Holotype fragment (botany)
Thomas G. Lammers
lammers at UWOSH.EDU
Thu Jan 12 11:30:41 CST 2006
At 10:57 AM 1/12/2006, Richard Pyle wrote:
>In zoology, the name-bearing type specimen (Holotype, Lectotype, Neotype) is
>assumed to be the entire genetically coherent individual organism (or single
>clonal colony/culture), regardless of how many parts it has been divided
>into (e.g., skin, skeleton & preserved soft tissue), or how many museums it
>is scattered across.
Sure, that works with animals because of their unitary construction, closed
system of growth, and lack of asexual reproduction. But plants have
modular construction, an open system of growth, and a great proclivity for
asexual reproduction. It is often nearly impossible to determine what
constitutes a "genetically coherent individual" in plants. In a field of a
rhizomatous grass, for instance, there might be one several hundreds or
millions of individuals; without genetic testing, who knows? Remember the
"individual" fungus that made the news because it covered thousands of
acres? Every Lombardy popular in the world is a clone of one original
mutant; are they all one "genetically coherent individual"?

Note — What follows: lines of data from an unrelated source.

<file path="config.mk">
export PLATFORM = sky130hd
export DESIGN_NAME = serdesphy_pma_seq
export DESIGN_NICKNAME = d
export VERILOG_FILES = /design/src/rtl/serdesphy_pma_seq.sv
export SDC_FILE = /design/constraint.sdc
export NUM_CORES = 1
export LEC_CHECK = 0
export ABC_AREA = 0
export CAP_MARGIN = 0
export CORE_MARGIN = 2
export CORE_UTILIZATION = 44
export CTS_BUF_LIST = sky130_fd_sc_hd__clkbuf_16
export DETAILED_ROUTE_END_ITERATION = 6
export MAX_ROUTING_LAYER = met4
export PLACE_DENSITY = 0.66
export SLEW_MARGIN = 15
export SYNTH_ARGS = -nofsm -noshare
export SYNTH_HDL_FRONTEND = slang
export SYNTH_SLANG_ARGS = --single-unit
</file>
<file path="constraint.sdc">
create_clock -name clk_ref_24m_i -period 3.6 [get_ports clk_ref_24m_i]
set_clock_uncertainty 0.05 [all_clocks]
set_input_delay 0.72 -clock clk_ref_24m_i [delete_from_list [all_inputs] [get_ports clk_ref_24m_i]]
set_output_delay 0.72 -clock clk_ref_24m_i [all_outputs]
set_load 0.05 [all_outputs]
</file>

The botanical approach to the definition of "specimen" accounts for these
biological facts. It is why a uniform BioCode (i.e., botany has to do
things the zoology way) is a BAD idea.
Thomas G. Lammers, Ph.D.
Associate Professor and Curator of the Herbarium (OSH)
Department of Biology and Microbiology
University of Wisconsin Oshkosh
Oshkosh, Wisconsin 54901-8640 USA
e-mail: lammers at uwosh.edu
Plant systematics; classification, nomenclature, evolution, and
biogeography of the Campanulaceae s. lat.
"Today's mighty oak is yesterday's nut that stood his ground."